[DATA SHOWN Boundary: Start]

This design comes from an exercise in tuning for small area on the open sky130 flow, not from production work.
RTL that was checked went through simulation tests only; none was proved equivalent to the original.
No functional check of the RTL was part of run 1.
No activity file was given, so power comes from the tool's default toggle rates.

### flow/config.mk
export PLATFORM = sky130hd
export DESIGN_NAME = dma_top
export DESIGN_NICKNAME = dma_top
export VERILOG_FILES = /design/flow/design.v
export SDC_FILE = /design/flow/constraint.sdc
export NUM_CORES = 4
export LEC_CHECK = 0
export CAP_MARGIN = 20
export CORE_MARGIN = 2
export CORE_UTILIZATION = 40
export SLEW_MARGIN = 20
### flow/constraint.sdc
create_clock -name core_clock -period 7.0 [get_ports {clk}]
set_input_delay 1.4000 -clock core_clock [delete_from_list [all_inputs] [get_ports {clk}]]
set_output_delay 1.4000 -clock core_clock [all_outputs]
set_load 0.01 [all_outputs]
### flow/design.v
package dma_pkg;
	typedef logic [31:0] addr_t;
	typedef logic [31:0] data_t;
	typedef logic [2:0] beat_t;
	typedef logic [3:0] burst_len_t;
	typedef enum logic [1:0] {
		IDLE  = 2'd0,  
		READ  = 2'd1,  
		WRITE = 2'd2,  
		DONE  = 2'd3   
	} dma_state_e;
endpackage
`timescale 1ns/1ps
module dma_top (
	input  logic                 clk,
	input  logic                 rst,
	input  logic                 cfg_en,
	input  dma_pkg::addr_t       cfg_addr,
	input  dma_pkg::data_t       cfg_data,
	input  dma_pkg::data_t       mem_rdata,
	input  logic                 mem_rvalid,
	input  logic                 mem_wvalid,
	output dma_pkg::addr_t       mem_addr,
	output logic [3:0]           mem_bweb,
	output dma_pkg::data_t       mem_wdata,
	output dma_pkg::burst_len_t  mem_burst_len,
	output logic                 mem_ceb,
	output logic                 mem_web,
	output logic                 irq
);
	logic        enable;
	logic [31:2] src;
	logic [31:2] dst;
	logic [31:0] lenr;       
	logic [31:0] off;        
	logic [1:0]  state;      
	logic        pw;         
	logic [1:0]  cnt;        
	logic [1:0]  bl;         
	logic [31:0] mem [4];
	logic idle, st_rd, st_wr, st_done;
	assign idle    = (state == 2'd0);
	assign st_rd   = (state == 2'd1);
	assign st_wr   = (state == 2'd2);
	assign st_done = (state == 2'd3);
	logic wr_ok;
	assign wr_ok = cfg_en && !(st_rd || st_wr);
	logic src_v, dst_v;
	always_ff @(posedge clk or posedge rst) begin
		if (rst) begin
			enable <= 1'b0;
			src_v  <= 1'b0;
			dst_v  <= 1'b0;
		end else if (wr_ok) begin
			if (cfg_addr == 32'h10020100)  enable <= cfg_data[0];
			if (cfg_addr == 32'h10020200) src_v  <= 1'b1;
			if (cfg_addr == 32'h10020300) dst_v  <= 1'b1;
		end
	end
	logic [31:2] src_q, dst_q;
	always_ff @(posedge clk) begin
		if (wr_ok && cfg_addr == 32'h10020200) src_q <= cfg_data[31:2];
		if (wr_ok && cfg_addr == 32'h10020300) dst_q <= cfg_data[31:2];
	end
	assign src = src_q & {30{src_v}};
	assign dst = dst_q & {30{dst_v}};
	logic [10:0] rd_lo, wr_lo;
	assign rd_lo = {1'b0, src[11:2]} + {1'b0, off[9:0]};
	assign wr_lo = {1'b0, dst[11:2]} + {1'b0, off[9:0]};
	logic [1:0] c_rem, c_rd, c_wr, c_min;
	assign c_rem = (lenr[31:2] != '0) ? 2'd3 : 2'(lenr[1:0] - 2'd1);
	assign c_rd  = (&rd_lo[9:2]) ? ~rd_lo[1:0] : 2'd3;
	assign c_wr  = (&wr_lo[9:2]) ? ~wr_lo[1:0] : 2'd3;
	assign c_min = (c_rd < c_rem) ? c_rd : c_rem;
	logic [2:0]  n;
	logic [31:0] off_nxt;
	logic        last_beat, rd_beat, wr_beat, adv, fin;
	assign n         = {1'b0, bl} + 3'd1;
	assign off_nxt   = off + 32'(n);
	assign last_beat = (cnt == bl);
	assign rd_beat   = st_rd && !pw && mem_rvalid;
	assign wr_beat   = st_wr && mem_wvalid;
	assign adv       = wr_beat && last_beat;
	assign fin       = (lenr == 32'(n));
	always_ff @(posedge clk or posedge rst) begin
		if (rst) begin
			state <= 2'd0;
			cnt   <= 2'd0;
		end else begin
			if (rd_beat || wr_beat) cnt <= cnt + 2'd1 & {2{!last_beat}};
			case (state)
				2'd0: if (enable) state <= 2'd1;
				2'd1: if (rd_beat && last_beat) state <= 2'd2;
				2'd2: if (adv) state <= fin ? 2'd3 : 2'd1;
				default: if (!enable) state <= 2'd0;
			endcase
		end
	end
	always_ff @(posedge clk) begin
		pw <= st_wr;
		bl <= (c_wr < c_min) ? c_wr : c_min;
		if (idle) off <= '0;
		else if (adv) off <= off_nxt;
		if (wr_ok && cfg_addr == 32'h10020400) lenr <= cfg_data;
		else if (adv) lenr <= fin ? off_nxt : lenr - 32'(n);
		if (rd_beat) mem[cnt] <= mem_rdata;
	end
	logic [1:0] sel;
	assign sel = cnt + {1'b0, mem_wvalid};
	logic [31:12] hi;
	assign hi = (st_wr ? dst[31:12] : src[31:12]) + off[29:10] + 20'(st_wr ? wr_lo[10] : rd_lo[10]);
	assign mem_wdata     = mem[sel];
	assign mem_ceb       = !((st_rd && !pw) || st_wr);
	assign mem_web       = !st_wr;
	assign mem_bweb      = {4{!st_wr}};
	assign mem_addr      = {hi, st_wr ? wr_lo[9:0] : rd_lo[9:0], 2'b00};
	assign mem_burst_len = {2'b00, bl};
	assign irq           = st_done;
endmodule
### flow/flow/run.sh
#!/bin/bash
# Standard layout with two changes: port buffers use the smallest buffer cell,
# and clock tree synthesis uses larger sink clusters and no dummy loads.
set -euo pipefail
bash standard.sh \
	"BUFFER_PORTS_ARGS=-buffer_cell sky130_fd_sc_hd__buf_1" \
	"CTS_ARGS=-sink_clustering_enable -repair_clock_nets -dont_use_dummy_load -sink_clustering_size 12 -sink_clustering_max_diameter 50 -buf_list {sky130_fd_sc_hd__clkbuf_8}" \
	finish > make_finish.log 2>&1
### flow/standard.sh
#!/bin/bash
# synth_recipe.tcl (not shown) runs the flow's synth.tcl, then flattens the netlist and writes it again
# the make line also repeats each setting of config.mk as NAME=value (left out here)
make -C /OpenROAD-flow-scripts/flow DESIGN_CONFIG=/design/flow/config.mk WORK_HOME=/design/flow/orfs CLKGATE_MAP_FILE= SYNTH_SCRIPT=/design/flow/synth_recipe.tcl "${@:-finish}"
==> impl_metrics.ini, run 1 <==
[setup_path]
crit_family = compound AO/OA/AOI/OAI gates
crit_arrival_ns = 5.62
end_kind = output pin
cp_max_fo = 6
r2r_start = src_v$_DFFE_PP0P_
worstPathRequired_ns = 5.60
cp_slowest_cell = or4_4
start_kind = flip-flop
r2r-end = bl[0]$_DFF_P_
criticalPathCategory = reg2out
rr_worst_depth = 29
slowest_delay_ns = 0.46
crit_buf_inv = 3
path_cells = and2_4 -> ha_2 -> inv_2 -> fa_2 -> nor2b_2 -> o31a_1 -> o31a_1 -> o21ai_1 -> nand2b_1 -> a21o_1 -> a21oi_2 -> a21oi_2 -> fa_2 -> fa_2 -> a21o_1 -> a22o_1 -> o41ai_2 -> buf_4 -> o211ai_1 -> or4_4 -> a31o_4 -> a21oi_2 -> xnor2_1 -> buf_2
r2r_slack_ns = 2.18

[final_layout]
final_layout_size_suffix_gt1_frac = 0.114
layout_commonest_cell = edfxtp_1
layout_common_cells = edfxtp_1, buf_1, nand2_1
final_nets = 1460
fill_cells = 3122
fin_cells = 1742
syn_to_final_growth_pct = 13.9

[drt]
avgRoutedWirePerCell_um = 18.7
ant_nets = 0
vias = 9172
dr_wl_met3_um = 1920
wirelength_um = 32600
top_layer = met4
wl_met1_um = 14000
drtIter0Drc = 627
drcViolationCount = 0
vias_per_cell = 5.27
dr.pass1.iters = 7
wl_met2_um = 15800

[clock_network]
cts_htree_levels = 2
cts_hold_buf = 0
cts_buffers = 35
clk_path_buf_depth = 3
clkLatencyLatePin_ns = 0.55
clock_sinks = 262
clk_pin_slew_worst_paths_ns = 0.07
cts_tree = yes
cts_root_buf = clkbuf_8

[worst_hold_path]
min_to = off[31]$_SDFFE_PP0P_
hold_path.class = reg2reg
min_delay_path_depth = 2
worstHoldStart = off[31]$_SDFFE_PP0P_

[placed_design]
dp_slack_ns = 0.0766
numPortBuffers = 171
routabilityCongestion = 0.811
detailed_place_hpwl_um = 22700
place_inst = 1690

[floorplanning]
io_pins = 176
rows = 67
core_mm2 = 0.0333
start_util = 0.402
die_h_um = 187
dieWidth_um = 187
dieArea_mm2 = 0.0350

[outcome]
check-failures = negative setup slack
outcome = finished with violations

[power]
power_density_mw_per_mm2 = 244
p_total_w = 0.00372
max-vdd-ir-drop_mv = 0.134
leakagePower_nw = 5.18

[yosys]
synth_top_area_frac = 0.493
synth_compound_area_frac = 0.0932
synth_edf_count = 220
synthTopCellsByArea = edfxtp_1, ha_1, mux4_2, dfxtp_1, xnor2_1
synth_area_mm2 = 0.0134
synth_top_family_by_area = simple AND/OR/NAND/NOR gates
ys_seq_elements = 262
syn_avg_cell_area_um2 = 12.2
synth_simple_gate_area_frac = 0.125
synth_mux_area_frac = 0.0603
seq_area_frac_synth = 0.559
yosys.area_share.xor_xnor = 0.0719
syn-instance-count = 1095
yosysTopAreaCell = edfxtp_1
ys.flop_type = edfxtp_1
synthAdderAreaFrac = 0.0632
yosys_warnings = 1
ys_types = 66
async_reset_ff_frac = 0.0267

[sta]
fin_setup_tns_ns = -0.0177
fin_crit_sh = 1.00
fmax_ghz = 0.142
layout_setup_ws_ns = -0.0177
relSlewSlack = 0.432
fin_hold_ws_ns = 0.500
rsz0062_at_grt = yes
min_period_ns = 7.02
setup_viol = 1
drv_slew = 0
finClkSkew_ns = 0.0695
worst_pin_slew_ns = 0.852
hold_violations = 0

[global_route]
grt_pass1_wl_um = 51100
grt_max_degree = 36
track_usage = 0.187
grt_pass1_vias = 9304
gr-total-overflow = 0
grt_antenna_before_repair = 1

[run]
maxCapViolations = 0
-- worst max-delay path by stage --
stage | startpoint | cells past startpoint | slack, ns | to
2_1_floorplan | src_v$_DFFE_PP0P_ | 21 | 0.37 | mem_addr[30]
3_3_place_gp | src_v$_DFFE_PP0P_ | 22 | 0.06 | mem_addr[30]
3_5_place_dp | src_v$_DFFE_PP0P_ | 22 | 0.08 | mem_addr[30]
4_1_cts | dst_v$_DFFE_PP0P_ | 24 | -0.08 | mem_addr[30]
5_1_grt | src_v$_DFFE_PP0P_ | 22 | -0.27 | mem_addr[30]
6_report | dst_v$_DFFE_PP0P_ | 24 | -0.02 | mem_addr[30]
-- state kept, by name, summed over array words and instances, names as in the netlist --
signal	cells
dst_v	1
pw	1
src_q	30
mem	128
enable	1
dst_q	30
state	2
cnt	2
src_v	1
bl	2
off	32
lenr	32
-- repair_timing --
action                                  4_1_cts  5_1_grt
endpoints found under the setup margin        3        5
pin swaps                                     4        5
gates resized for setup                      22        4
buffers inserted                             14        2
-- cell usage after synthesis (all sizes together), types with 3 or more instances --
library cell / instances
a211oi: 4
a21o: 10
a21oi: 58
a222oi: 3
a22o: 22
a22oi: 3
a31oi: 3
and2: 25
and3: 11
buf: 19
clkbuf: 31
dfrtp: 7
dfxtp: 35
edfxtp: 220
fa: 6
ha: 58
inv: 34
mux2: 5
mux2i: 3
mux4: 32
nand2: 93
nand2b: 10
nand3: 24
nand4: 13
nor2: 82
nor2b: 6
nor3: 25
nor4: 11
nor4b: 3
o211ai: 6
o21a: 4
o21ai: 57
o21bai: 5
o22ai: 3
o31a: 3
o31ai: 4
o41ai: 4
or2: 3
or3: 14
or4: 8
xnor2: 60
xor2: 50
-- where the power goes --
part / switching, W / internal, W / leakage [nW] / total [W]
registers: 0.0000391 / 0.00180 / 2.29 / 0.00184
logic: 0.000548 / 0.000382 / 2.65 / 0.000930
clock network: 0.000512 / 0.000444 / 0.252 / 0.000955
total: 0.00110 / 0.00262 / 5.18 / 0.00372
-- worst register-to-register path: cells and delay by family (launching register included) --
family	cells	cell delay, ns
compound gates	7	0.93
simple gates	3	0.66
buf+inv	16	1.90
flops	1	0.39
xor+xnor	1	0.24
fa+ha+maj	2	0.61
-- logic make-up after synthesis --
family / Yosys count
XOR/XNOR: 110
multiplexers: 40
AND/OR/NAND/NOR: 336
flip-flops: 262
other: 1
buffers and inverters: 84
AO/OA/AOI/OAI: 198
adder cells (fa/ha/maj): 64
-- layout make-up --
| cell class | instances | area, um^2 | area share |
|---|---|---|---|
| Sequential cell | 262 | 7480 | 0.491 |
| Multi-Input combinational cell | 752 | 5660 | 0.371 |
| Timing Repair Buffer | 210 | 937 | 0.0614 |
| Tap cell | 448 | 561 | 0.0367 |
| Clock buffer | 35 | 482 | 0.0316 |
| Inverter | 34 | 128 | 0.00837 |
| Antenna cell | 1 | 2.50 | 0.000164 |
-- routing by layer --
metal	vias up	global-route usage
met3	59	0.0377
met4	0	0.0571
li1	4432	-
met5	-	0
met1	4411	0.241
met2	270	0.317
-- metrics by stage --
stage,area (um^2),utilization
detailed placement,14600,0.437
global placement,14600,0.437
floorplan,13400,-
global route,15300,0.458
CTS,15200,0.458
finish,15300,0.458
==> run 2: changes to the inputs <==
--- a/flow/design.v
+++ b/flow/design.v
@@ -99,4 +99,6 @@
 	always_ff @(posedge clk) begin
 		pw <= st_wr;
+		rd_c <= rd_lo[10];
+		wr_c <= wr_lo[10];
 		bl <= (c_wr < c_min) ? c_wr : c_min;
 		if (idle) off <= '0;
@@ -108,6 +110,7 @@
 	logic [1:0] sel;
 	assign sel = cnt + {1'b0, mem_wvalid};
+	logic rd_c, wr_c;
 	logic [31:12] hi;
-	assign hi = (st_wr ? dst[31:12] : src[31:12]) + off[29:10] + 20'(st_wr ? wr_lo[10] : rd_lo[10]);
+	assign hi = (st_wr ? dst[31:12] : src[31:12]) + off[29:10] + 20'(st_wr ? wr_c : rd_c);
 	assign mem_wdata     = mem[sel];
 	assign mem_ceb       = !((st_rd && !pw) || st_wr);
==> run 2 against run 1 <==
  * The run now finishes clean
  * Combinational power decreased by 0.8%
  * Final area increased by 1.3%
  * Sequential power about the same
  * Die area increased by 3.2%
  * Worst setup slack improved by 0.56 ns
  * Sequential share of layout area decreased by 0.36 points
  * Wire length increased by 1.8%
  * Critical endpoint unchanged
  * Largest cell class unchanged
  * Highest routed layer unchanged
==> impl_metrics.ini, run 2 <==
[outcome]
outcome = complete, no violations

[final_layout]
antenna_cells = 0
layout_common_cells = edfxtp_1, buf_1, nor2_1
fin_util = 0.451
largest_reg_flops = 128
layout_commonest_cell = edfxtp_1
fin_cells = 1758
syn_to_final_growth_pct = 11.7
final_nets = 1470
final_layout_size_suffix_gt1_frac = 0.0975
largest_registers = mem (128), lenr (32), off (32)
largest_register = mem

[yosys]
synth_edf_count = 220
synthTopCellsByCount = edfxtp_1, nor2_1, nand2_1
synth_top_area_frac = 0.478
syn-instance-count = 1126
seq_area_frac_synth = 0.544
yosys_warnings = 1
synth_area_mm2 = 0.0138
yosysMostFrequentCell = edfxtp_1
yosysTopAreaCell = edfxtp_1
ys_types = 78
async_reset_ff_frac = 0.0265
synthTopCellsByArea = edfxtp_1, dfxtp_1, ha_1, mux4_2, xor2_1
ys_seq_elements = 264
ys.flop_type = edfxtp_1
syn_avg_cell_area_um2 = 12.3

[power]
p_total_w = 0.00370
internal_power_w = 0.00261
max-vdd-ir-drop_mv = 0.142
power_density_mw_per_mm2 = 239
seq_power_share = 0.495
netSwitchingFraction = 0.294
clkPwrFrac = 0.255
power_frac_comb = 0.250
p_sw_w = 0.00109
leakagePower_nw = 5.26

[floorplanning]
die_h_um = 190
core_mm2 = 0.0343
dieArea_mm2 = 0.0361
start_util = 0.403
io_pins = 176
dieWidth_um = 190
rows = 68

[sta]
rsz0062_at_grt = no
drv_slew = 0
fin_hold_ws_ns = 0.531
worst_pin_slew_ns = 1.04
min_period_ns = 6.46
fin_crit_sh = 0.922
setup_viol = 0
fmax_ghz = 0.155
finClkSkew_ns = 0.0644
hold_violations = 0
relSlewSlack = 0.306
fin_setup_tns_ns = 0

[worst_hold_path]
hold_path.class = reg2reg

[placed_design]
detailed_place_hpwl_um = 24400
place_inst = 1723
routabilityCongestion = 0.861
numPortBuffers = 171

[clock_network]
clock_sinks = 264
clkLatencyLatePin_ns = 0.52
cts_hold_buf = 0
cts_buffers = 35
cts_setup_buffers = 0
cts_root_buf = clkbuf_8
cts_htree_levels = 2
clk_pin_slew_worst_paths_ns = 0.05
clk_path_buf_depth = 3
cts_tree = yes
cts_resized = 0

[global_route]
track_usage = 0.184
gr-total-overflow = 0
grt_max_degree = 41
grt_antenna_before_repair = 0
grt_pass1_vias = 9198
grt_pass1_wl_um = 51200

[drt]
avgRoutedWirePerCell_um = 18.9
ant_nets = 0
wirelength_um = 33200
drtIter0Drc = 621
drcViolationCount = 0
vias_per_cell = 5.35
dr.pass1.iters = 5
vias = 9414

[setup_path]
start_kind = flip-flop
worstPathRequired_ns = 5.60
crit_arrival_ns = 5.06
criticalPathCategory = reg2out
cp_max_fo = 24
end_kind = output pin

[run]
maxCapViolations = 0
==> run 2: changes by cell type after synthesis, sizes merged, moves of 8 or more <==
cell / change
a21oi: -8
nor4: +10
nor3: +9
a221oi: +9
nor2: +14
xnor2: -10
nand2: -20
==> run 2: stage by stage <==
stage / setup slack, ns / area [um^2]
floorplan: 1.91 / 13800
global placement: 1.24 / 15000
detailed placement: 1.08 / 15000
CTS: 0.563 / 15400
global route: 0.195 / 15400
finish: 0.543 / 15400
==> run 2: final timing paths <==
kind,slack [ns],cells past startpoint,endpoint,startpoint
setup reg to reg,3.07,14,bl[0]$_DFF_P_,src_v$_DFFE_PP0P_
hold reg to reg,0.53,2,off[0]$_SDFFE_PP0P_,off[0]$_SDFFE_PP0P_
min in group asynchronous,0.86,2,dst_v$_DFFE_PP0P_,rst
max in group asynchronous,5.82,2,src_v$_DFFE_PP0P_,rst
hold / removal,0.53,2,off[0]$_SDFFE_PP0P_,off[0]$_SDFFE_PP0P_
setup / recovery,0.54,15,mem_addr[30],state[0]$_DFFE_PP0P_
==> run 2: per-layer routing <==
metal / global-route usage / up-vias / share of wire
li1: - / 4552 / -
met1: 0.259 / 4518 / 0.46
met2: 0.284 / 287 / 0.44
met3: 0.0395 / 57 / 0.075
met4: 0.0572 / 0 / 0.025
met5: 0 / - / 0
==> run 2: area by class of cell <==
class,count,area [um^2]
multi-input cells,776,5960
repair buffers,187,762
clock buffers,35,482
inverters,41,154
fillers,3153,18800
flip-flops and latches,264,7520
well taps,455,569
==> run 2: power groups by stage <==
stage | combinational [W] | sequential, W | clock, W
floorplan | 0.000637 | 0.00185 | 0
detailed placement | 0.000945 | 0.00187 | 0
CTS | 0.000948 | 0.00183 | 0.000980
global route | 0.00101 | 0.00184 | 0.00104
global placement | 0.000928 | 0.00186 | 0
finish | 0.000923 | 0.00183 | 0.000943
==> run 2: cells by family (layout without fill, tap and decap cells) <==
group | after synthesis | in the layout | share of synthesized area
xor gates and xnor gates | 102 | 102 | 0.0646
buffers and inverters | 89 | 263 | 0.0279
adders and majority gates | 64 | 64 | 0.0611
AOI/OAI and AO/OA | 196 | 196 | 0.0969
muxes | 46 | 46 | 0.0627
other | 1 | 4 | 0.000271
DFF | 264 | 264 | 0.544
and+or+nand+nor | 364 | 364 | 0.143
==> run 2: critical path, stage by stage, from the launching register on <==
cell and delay (ns):
dfrtp_1 0.44, inv_1 0.11, ha_1 0.15, buf_4 0.26, and2_1 0.70, a22oi_1 0.19, fa_1 0.49, fa_1 0.43
nor2b_1 0.17, o31ai_1 0.12, a21oi_1 0.34, o21ai_0 0.20, a31oi_1 0.40, nor4_1 0.08, a311o_1 0.32, buf_1 0.13
==> run 3: changes to the inputs <==
==> flow/flow/run.sh (replaced) <==
#!/bin/bash
# Standard layout with two changes: port buffers use the smallest buffer cell,
# and clock tree synthesis uses larger sink clusters and no dummy loads.
set -euo pipefail
bash standard.sh \
	"BUFFER_PORTS_ARGS=-buffer_cell sky130_fd_sc_hd__buf_1" \
	"CTS_ARGS=-sink_clustering_enable -repair_clock_nets -dont_use_dummy_load -buf_list {sky130_fd_sc_hd__clkbuf_2 sky130_fd_sc_hd__clkbuf_4}" \
	finish > make_finish.log 2>&1
==> run 3 against run 2 <==
  * Total power is 1.8% higher
  * Count of clock-buffer cells in the layout is 36 higher
  * Global-route usage is 0.47 points higher
  * Maximum frequency is 1.6% higher
  * Utilization is 0.18 points higher
  * Wire length is 1.8% higher
  * Combinational power hardly changed
  * Clock skew is 0.023 ns higher
  * Area after synthesis stayed put
  * First-iteration DRC count is 10% higher
  * Register-to-register slack worse by 0.05 ns
  * Sequential share of layout area is 0.20 points lower
  * Largest cell class unchanged
  * Largest power group unchanged
  * Highest routed layer unchanged
==> impl_metrics.ini, run 3 <==
[outcome]
outcome = complete, no violations

[floorplanning]
io_pins = 176
die_h_um = 190
dieWidth_um = 190
dieArea_mm2 = 0.0361
core_mm2 = 0.0343
start_util = 0.403
rows = 68

[drt]
dr.pass1.iters = 12
avgRoutedWirePerCell_um = 18.8
vias_per_cell = 5.35
drcViolationCount = 0
wirelength_um = 33800
ant_nets = 0
vias = 9622
drtIter0Drc = 685

[power]
clkPwrFrac = 0.268
p_sw_w = 0.00113
internal_power_w = 0.00263
leakagePower_nw = 5.33
power_frac_comb = 0.245
seq_power_share = 0.487
power_density_mw_per_mm2 = 243
max-vdd-ir-drop_mv = 0.142
netSwitchingFraction = 0.301

[run]
maxCapViolations = 0

[clock_network]
clkLatencyLatePin_ns = 0.70
clk_path_buf_depth = 3
clock_sinks = 264
clk_pin_slew_worst_paths_ns = 0.06
cts_htree_levels = 3
cts_setup_buffers = 0
cts_buffers = 71
cts_root_buf = clkbuf_4
cts_tree = yes

[global_route]
grt_antenna_before_repair = 3
grt_max_degree = 41
grt_pass1_vias = 9517
grt_pass1_wl_um = 52100
gr-total-overflow = 0
track_usage = 0.188

[final_layout]
regArea_mm2 = 0.00752
largest_registers = mem (128), lenr (32), off (32)
syn_to_final_growth_pct = 12.1
multi_input_area_mm2 = 0.00596
layout_commonest_cell = edfxtp_1
fill_cells = 3161
largest_register = mem
largest_reg_flops = 128
final_nets = 1506
final_layout_size_suffix_gt1_frac = 0.122
final_area_mm2 = 0.0155
layout_common_cells = edfxtp_1, buf_1, nor2_1

[yosys]
yosys_warnings = 1
synth_top_area_frac = 0.478
seq_area_frac_synth = 0.544
ys_types = 78
synth_area_mm2 = 0.0138
synthTopCellsByCount = edfxtp_1, nor2_1, nand2_1
ys_seq_elements = 264
synth_edf_count = 220
async_reset_ff_frac = 0.0265
yosysMostFrequentCell = edfxtp_1
syn_avg_cell_area_um2 = 12.3
syn-instance-count = 1126
yosysTopAreaCell = edfxtp_1
ys.flop_type = edfxtp_1
synthTopCellsByArea = edfxtp_1, dfxtp_1, ha_1, mux4_2, xor2_1

[sta]
fin_crit_sh = 0.908
drv_slew = 0
rsz0062_at_grt = no
relSlewSlack = 0.301
hold_violations = 0
fin_setup_tns_ns = 0
worst_pin_slew_ns = 1.05
finClkSkew_ns = 0.0873
setup_viol = 0
fmax_ghz = 0.157
min_period_ns = 6.36
fin_hold_ws_ns = 0.534

[setup_path]
crit_arrival_ns = 4.96
end_kind = output pin
worstPathRequired_ns = 5.60
start_kind = flip-flop
criticalPathCategory = reg2out
cp_max_fo = 24

[placed_design]
post_dp_cell_area_mm2 = 0.0150
routabilityCongestion = 0.861
detailed_place_hpwl_um = 24400
numPortBuffers = 171

[worst_hold_path]
hold_path.class = reg2reg
run 3: worst paths after layout:
check | cells after the start | start | slack [ns] | to
worst min register to register | 2 | off[0]$_SDFFE_PP0P_ | 0.53 | off[0]$_SDFFE_PP0P_
worst max register to register | 14 | src_v$_DFFE_PP0P_ | 3.02 | bl[0]$_DFF_P_
worst min-delay path | 2 | off[0]$_SDFFE_PP0P_ | 0.53 | off[0]$_SDFFE_PP0P_
max in group asynchronous | 2 | rst | 5.96 | cnt[0]$_DFFE_PP0P_
worst max-delay path | 15 | state[0]$_DFFE_PP0P_ | 0.64 | mem_addr[30]
min in group asynchronous | 2 | rst | 0.68 | state[0]$_DFFE_PP0P_
run 3: area by class of cell:
| type | instances | area share |
|---|---|---|
| Sequential cell | 264 | 0.485 |
| Multi-Input combinational cell | 776 | 0.384 |
| Timing Repair Buffer | 187 | 0.0491 |
| Tap cell | 455 | 0.0367 |
| Clock buffer | 71 | 0.0344 |
| Inverter | 41 | 0.00992 |
| Antenna cell | 4 | 0.000645 |
run 3: power groups by stage:
stage	Clock [W]	Sequential (W)	Combinational, W
after CTS	0.00105	0.00183	0.000948
after global placement	0	0.00186	0.000928
after floorplan	0	0.00185	0.000637
after detailed placement	0	0.00187	0.000945
final	0.00101	0.00183	0.000923
after global routing	0.00114	0.00184	0.00101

[DATA SHOWN Boundary: End]

> **EXERCISE**: Copy every line of the entries above in which "placement" occurs.

> **WORKED SOLUTION**:
detailed placement,14600,0.437
global placement,14600,0.437
global placement: 1.24 / 15000
detailed placement: 1.08 / 15000
detailed placement | 0.000945 | 0.00187 | 0
global placement | 0.000928 | 0.00186 | 0
after global placement	0	0.00186	0.000928
after detailed placement	0	0.00187	0.000945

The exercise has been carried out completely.